German soldiers, Afghans die in blast

A truckload of munitions have exploded in northern Afghanistan, killing five civilians and two German soldiers from the NATO-led force, officials said.

Foreign troops have helped destroy munitions in the country

Fifteen Afghan civilians and a German soldier were hurt in the blast, near an airfield in Takhar province on Saturday afternoon as the munitions were being loaded on to a truck for disposal, said Takhar Governor Ghulam Ghaws Abubakar.

 

Earlier, an Afghan Defence Ministry spokesman said six civilians and two soldiers had been killed.

 

Lieutenant-Colonel Karen Tissot Van Patot, a spokeswoman for the NATO-led International Security Assistance Force, said two German soldiers observing the operation were killed and another wounded.

 

She said the cause of the incident was under investigation, but it was being treated as an accident.

 

“Certainly they knew at the onset that some of the ammunition was unstable; that is why they were sorting it and anticipation of it being destroyed,” she said.

 

The incident occurred in Rustaq, a district capital about 300km north of Kabul.

 

Abubakar said the blast destroyed a tent belonging to the Afghan-UN Joint Electoral Management Body organising the 18 September parliamentary election, but no election workers were hurt.

 

Abubakar said one Afghan was seriously hurt and all the casualties had been involved in the munitions removal.

 

Afghanistan is awash with weapons and munitions after more than a quarter of a century of warfare. Foreign troops have been assisting in disarming factional militias and destroying stockpiles of munitions.

 

German Foreign Minister Joschka Fischer said the explosion showed the risk German soldiers faced in Afghanistan.  
 
Taliban Clashes

 

“Our forces have collected the bodies of 76 more rebels from the battlefield”

Zahir Marad,
Afghan spokesman

Meanwhile, Afghan forces scouring mountains in the country’s south have found the bodies of another 76 suspected rebels, bringing to 178 the death toll in some of the deadliest fighting since the fall of the Taliban in 2001.

 

“Our forces have collected the bodies of 76 more rebels from the battlefield,” Defence Ministry spokesman Zahir Marad said on Saturday, adding that the corpses had been scattered across a wide mountainous area in and around the Miana Shien district of Kandahar province.

 

Fifty-six suspected rebels have also been captured since Tuesday in a blistering barrage by Afghan and US forces against rebel camps, Marad said.  

 

Meeting

 

In other news, government and US military leaders met in Miana Shien on Saturday with about 35 tribal chiefs to urge them to help battle the Taliban.

 

Dozens of Afghan and US troops guarded the meeting, which took place in a tent on a deserted field surrounded by mountains, and was attended by the governors of Zabul and Kandahar provinces, a US military commander and other top officials.

 

Ali Khail, a spokesman for the Zabul governor, said the officials urged the tribal leaders to cooperate in “fighting off the Taliban”.

 

Holding out

 

About 80 rebels were still believed to be in the mountains holding out against Afghan and US-led forces.

 

US and Afghan troops fought Taliban in a fresh offensive
US and Afghan troops fought Taliban in a fresh offensive

US and Afghan troops fought
Taliban in a fresh offensive

Two Taliban commanders, Mullah Dadullah and Mullah Brader, are believed to be surrounded in the mountainous region.

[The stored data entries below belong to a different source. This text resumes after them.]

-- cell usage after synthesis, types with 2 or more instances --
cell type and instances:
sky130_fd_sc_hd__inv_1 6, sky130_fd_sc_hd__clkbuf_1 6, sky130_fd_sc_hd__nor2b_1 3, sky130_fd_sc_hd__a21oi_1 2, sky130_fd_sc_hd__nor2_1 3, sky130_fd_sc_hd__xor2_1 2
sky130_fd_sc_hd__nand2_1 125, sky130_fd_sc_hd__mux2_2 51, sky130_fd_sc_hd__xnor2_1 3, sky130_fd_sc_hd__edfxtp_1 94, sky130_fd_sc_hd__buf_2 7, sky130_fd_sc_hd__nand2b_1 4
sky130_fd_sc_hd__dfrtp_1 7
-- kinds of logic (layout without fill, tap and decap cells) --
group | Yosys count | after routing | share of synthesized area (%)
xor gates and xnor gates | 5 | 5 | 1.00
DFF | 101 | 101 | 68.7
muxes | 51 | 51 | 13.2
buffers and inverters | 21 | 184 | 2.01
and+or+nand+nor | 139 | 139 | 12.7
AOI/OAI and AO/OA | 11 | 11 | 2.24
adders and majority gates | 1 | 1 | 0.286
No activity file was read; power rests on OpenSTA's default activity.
[src/flat_wrapper.sv]
// flat-port wrapper written by rule: the top's interface ports become plain ports
module result_bcd_conv_flat import result_bcd_pkg::*;
#(
    parameter int WIDTH  = 8,
    parameter int DIGITS = 3
)
  (clk, reset, bus_start, bus_value, bus_sgd, bus_valid, bus_busy, bus_done, bus_bcd, bus_neg, bus_err);
  result_bcd_conv_if #(.WIDTH(WIDTH), .DIGITS(DIGITS)) bus_i ();
  input  logic clk;
  input  logic reset;
  input wire logic [$bits(bus_i.start)-1:0] bus_start;
  input wire logic [$bits(bus_i.value)-1:0] bus_value;
  input wire logic [$bits(bus_i.sgd)-1:0] bus_sgd;
  input wire logic [$bits(bus_i.valid)-1:0] bus_valid;
  output wire logic [$bits(bus_i.busy)-1:0] bus_busy;
  output wire logic [$bits(bus_i.done)-1:0] bus_done;
  output wire logic [$bits(bus_i.bcd)-1:0] bus_bcd;
  output wire logic [$bits(bus_i.neg)-1:0] bus_neg;
  output wire logic [$bits(bus_i.err)-1:0] bus_err;
  assign bus_i.start = bus_start;
  assign bus_i.value = bus_value;
  assign bus_i.sgd = bus_sgd;
  assign bus_i.valid = bus_valid;
  assign bus_busy = bus_i.busy;
  assign bus_done = bus_i.done;
  assign bus_bcd = bus_i.bcd;
  assign bus_neg = bus_i.neg;
  assign bus_err = bus_i.err;
  result_bcd_conv #(.WIDTH(WIDTH), .DIGITS(DIGITS)) u_core (.clk(clk), .reset(reset), .bus(bus_i));
endmodule
[config.mk]
export PLATFORM = sky130hd
export DESIGN_NAME = result_bcd_conv_flat
export DESIGN_NICKNAME = d
export VERILOG_FILES = /design/src/rtl/result_bcd_conv_pkg.sv /design/src/rtl/result_bcd_conv_if.sv /design/src/rtl/result_bcd_conv_digit_adj.sv /design/src/rtl/result_bcd_conv.sv /design/src/flat_wrapper.sv
export SDC_FILE = /design/constraint.sdc
export NUM_CORES = 1
export LEC_CHECK = 0
export CAP_MARGIN = 20
export CORE_MARGIN = 5
export CORE_UTILIZATION = 50
export DETAILED_ROUTE_END_ITERATION = 12
export GPL_ROUTABILITY_DRIVEN = 0
export GPL_TIMING_DRIVEN = 0
export PLACE_DENSITY = 0.71
export SETUP_SLACK_MARGIN = 0.5
export SLEW_MARGIN = 20
export SYNTH_ARGS = -nofsm -noshare
export SYNTH_HDL_FRONTEND = slang
export SYNTH_HIERARCHICAL = 1
export SYNTH_SLANG_ARGS = --single-unit
[constraint.sdc]
create_clock -name clk -period 1.69 [get_ports clk]
set_clock_uncertainty 0.05 [all_clocks]
set_input_delay 0.4225 -clock clk [delete_from_list [all_inputs] [get_ports clk]]
set_output_delay 0.4225 -clock clk [all_outputs]
set_load 0.03 [all_outputs]
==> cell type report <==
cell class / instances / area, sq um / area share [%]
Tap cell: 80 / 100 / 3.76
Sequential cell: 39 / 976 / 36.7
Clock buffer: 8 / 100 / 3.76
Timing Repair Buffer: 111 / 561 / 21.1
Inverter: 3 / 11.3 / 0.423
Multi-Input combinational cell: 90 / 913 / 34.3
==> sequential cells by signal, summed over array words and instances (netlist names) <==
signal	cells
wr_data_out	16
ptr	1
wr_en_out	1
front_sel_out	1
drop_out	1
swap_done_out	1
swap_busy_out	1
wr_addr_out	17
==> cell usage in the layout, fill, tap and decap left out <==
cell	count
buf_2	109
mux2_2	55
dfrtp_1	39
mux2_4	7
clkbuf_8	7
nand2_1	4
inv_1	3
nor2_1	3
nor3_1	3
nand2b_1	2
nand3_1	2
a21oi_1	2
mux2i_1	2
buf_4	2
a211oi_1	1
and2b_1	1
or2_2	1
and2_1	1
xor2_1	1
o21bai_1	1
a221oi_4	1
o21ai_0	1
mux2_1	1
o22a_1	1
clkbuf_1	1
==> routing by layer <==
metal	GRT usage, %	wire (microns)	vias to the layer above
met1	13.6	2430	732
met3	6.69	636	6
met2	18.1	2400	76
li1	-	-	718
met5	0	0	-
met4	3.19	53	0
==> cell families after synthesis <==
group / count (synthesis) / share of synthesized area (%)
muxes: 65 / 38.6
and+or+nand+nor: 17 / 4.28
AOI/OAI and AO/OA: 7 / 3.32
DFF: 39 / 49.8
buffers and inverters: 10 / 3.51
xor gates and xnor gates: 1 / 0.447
[src/rtl/mem_port_arbiter.sv]
// Shares one byte-addressed memory port between the fetch (I) and load/store (D) requesters.
// Grants one request at a time, screens illegal accesses and registers the response.
module mem_port_arbiter #(
    parameter int unsigned MEM_BYTES    = 4096,
    parameter int unsigned STARVE_LIMIT = 3
) (
    input  logic        clk,
    input  logic        rst_n,
    input  logic        i_req,
    input  logic [31:0] i_addr,
    output logic        i_ready,
    output logic        i_valid,
    output logic [31:0] i_rdata,
    output logic        i_err,
    input  logic        d_req,
    input  logic        d_we,
    input  logic [2:0]  d_funct3,
    input  logic [31:0] d_addr,
    input  logic [31:0] d_wdata,
    output logic        d_ready,
    output logic        d_valid,
    output logic [31:0] d_rdata,
    output logic        d_err,
    output logic        mem_read,
    output logic        mem_write,
    output logic [2:0]  mem_funct3,
    output logic [31:0] mem_addr,
    output logic [31:0] mem_wdata,
    input  logic [31:0] mem_data,
    output logic [1:0]  dbg_state
);

    localparam int unsigned CW = (STARVE_LIMIT < 1) ? 1 : $clog2(STARVE_LIMIT + 1);
    localparam logic [CW-1:0] LIMIT = CW'(STARVE_LIMIT);
    localparam logic [32:0] MEM_END = 33'(MEM_BYTES);

    typedef enum logic [1:0] {
        IDLE   = 2'd0,
        ACCESS = 2'd1,
        RESP   = 2'd2
    } state_t;

    state_t        state_q, state_d;
    logic [CW-1:0] starve_q, starve_d;
    logic          gnt_d_q, gnt_d_d;
    logic          we_q, we_d;
    logic [2:0]    funct3_q, funct3_d;
    logic [31:0]   addr_q, addr_d;
    logic [31:0]   wdata_q, wdata_d;
    logic          mem_read_q, mem_read_d;
    logic          mem_write_q, mem_write_d;
    logic          i_valid_q, i_valid_d;
    logic          i_err_q, i_err_d;
    logic [31:0]   i_rdata_q, i_rdata_d;
    logic          d_valid_q, d_valid_d;
    logic          d_err_q, d_err_d;
    logic [31:0]   d_rdata_q, d_rdata_d;

    logic          d_win, d_grant, i_grant;
    logic          sel_we, f3_ok, sel_legal;
    logic [2:0]    sel_f3, sel_size;
    logic [31:0]   sel_addr;
    logic [32:0]   sel_end;

    // D wins unless I is pending and has already been passed over STARVE_LIMIT times.
    assign d_win   = d_req && (!i_req || starve_q != LIMIT);
    assign d_grant = rst_n && state_q == IDLE && d_win;
    assign i_grant = rst_n && state_q == IDLE && i_req && !d_win;

    always_comb begin
        sel_we   = d_grant & d_we;
        sel_f3   = d_grant ? d_funct3 : 3'b010;
        sel_addr = d_grant ? d_addr : i_addr;
        case (sel_f3[1:0])
            2'b00:   sel_size = 3'd1;
            2'b01:   sel_size = 3'd2;
            default: sel_size = 3'd4;
        endcase
        // 33-bit end address so a fetch near 0xFFFFFFFF cannot wrap into range.
        sel_end = {1'b0, sel_addr} + {30'd0, sel_size} - 33'd1;
        if (!d_grant)
            f3_ok = 1'b1;
        else if (d_we)
            f3_ok = d_funct3 inside {3'b000, 3'b001, 3'b010};
        else
            f3_ok = d_funct3 inside {3'b000, 3'b001, 3'b010, 3'b100, 3'b101};
        sel_legal = f3_ok && (sel_end < MEM_END);
    end

    always_comb begin
        state_d     = state_q;
        starve_d    = starve_q;
        gnt_d_d     = gnt_d_q;
        we_d        = we_q;
        funct3_d    = funct3_q;
        addr_d      = addr_q;
        wdata_d     = wdata_q;
        mem_read_d  = 1'b0;
        mem_write_d = 1'b0;
        i_valid_d   = 1'b0;
        i_err_d     = i_err_q;
        i_rdata_d   = i_rdata_q;
        d_valid_d   = 1'b0;
        d_err_d     = d_err_q;
        d_rdata_d   = d_rdata_q;
        unique case (state_q)
            IDLE: begin
                if (d_grant || i_grant) begin
                    gnt_d_d  = d_grant;
                    we_d     = sel_we;
                    funct3_d = sel_f3;
                    addr_d   = sel_addr;
                    if (d_grant)
                        wdata_d = d_wdata;
                    if (sel_legal) begin
                        state_d     = ACCESS;
                        mem_read_d  = !sel_we;
                        mem_write_d = sel_we;
                    end else begin
                        state_d = RESP;
                        if (d_grant) begin
                            d_valid_d = 1'b1;
                            d_err_d   = 1'b1;
                            d_rdata_d = '0;
                        end else begin
                            i_valid_d = 1'b1;
                            i_err_d   = 1'b1;
                            i_rdata_d = '0;
                        end
                    end
                end
                if (d_grant && i_req)
                    starve_d = (starve_q == LIMIT) ? LIMIT : starve_q + CW'(1);
                else if (i_grant || !i_req)
                    starve_d = '0;
            end
            ACCESS: begin
                state_d = RESP;
                if (gnt_d_q) begin
                    d_valid_d = 1'b1;
                    d_err_d   = 1'b0;
                    d_rdata_d = we_q ? '0 : mem_data;
                end else begin
                    i_valid_d = 1'b1;
                    i_err_d   = 1'b0;
                    i_rdata_d = mem_data;
                end
            end
            RESP:    state_d = IDLE;
            default: state_d = IDLE;
        endcase
    end

    always_ff @(posedge clk or negedge rst_n) begin
        if (!rst_n) begin
            state_q     <= IDLE;
            starve_q    <= '0;
            gnt_d_q     <= 1'b0;
            we_q        <= 1'b0;
            funct3_q    <= '0;
            addr_q      <= '0;
            wdata_q     <= '0;
            mem_read_q  <= 1'b0;
            mem_write_q <= 1'b0;
            i_valid_q   <= 1'b0;
            i_err_q     <= 1'b0;
            i_rdata_q   <= '0;
            d_valid_q   <= 1'b0;
            d_err_q     <= 1'b0;
            d_rdata_q   <= '0;
        end else begin
            state_q     <= state_d;
            starve_q    <= starve_d;
            gnt_d_q     <= gnt_d_d;
            we_q        <= we_d;
            funct3_q    <= funct3_d;
            addr_q      <= addr_d;
            wdata_q     <= wdata_d;
            mem_read_q  <= mem_read_d;
            mem_write_q <= mem_write_d;
            i_valid_q   <= i_valid_d;
            i_err_q     <= i_err_d;
            i_rdata_q   <= i_rdata_d;
            d_valid_q   <= d_valid_d;
            d_err_q     <= d_err_d;
            d_rdata_q   <= d_rdata_d;
        end
    end

    assign i_ready    = i_grant;
    assign d_ready    = d_grant;
    assign i_valid    = i_valid_q;
    assign i_err      = i_err_q;
    assign i_rdata    = i_rdata_q;
    assign d_valid    = d_valid_q;
    assign d_err      = d_err_q;
    assign d_rdata    = d_rdata_q;
    assign mem_read   = mem_read_q;
    assign mem_write  = mem_write_q;
    assign mem_funct3 = funct3_q;
    assign mem_addr   = addr_q;
    assign mem_wdata  = wdata_q;
    assign dbg_state  = state_q;

endmodule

Both are well-known names in the Taliban rebellion, accused of orchestrating attacks across much of Afghanistan‘s violence-ridden south.

 

Purported Taliban spokesman Mullah Latif Hakimi on Friday  denied that either man was surrounded, and said the government’s death toll was exaggerated.

  

About 465 suspected rebels have been reported killed since March, after snows melted on mountain tracks used by them.

 

In the same period, 29 US troops, 38 Afghan police and soldiers and 125 civilians have been killed.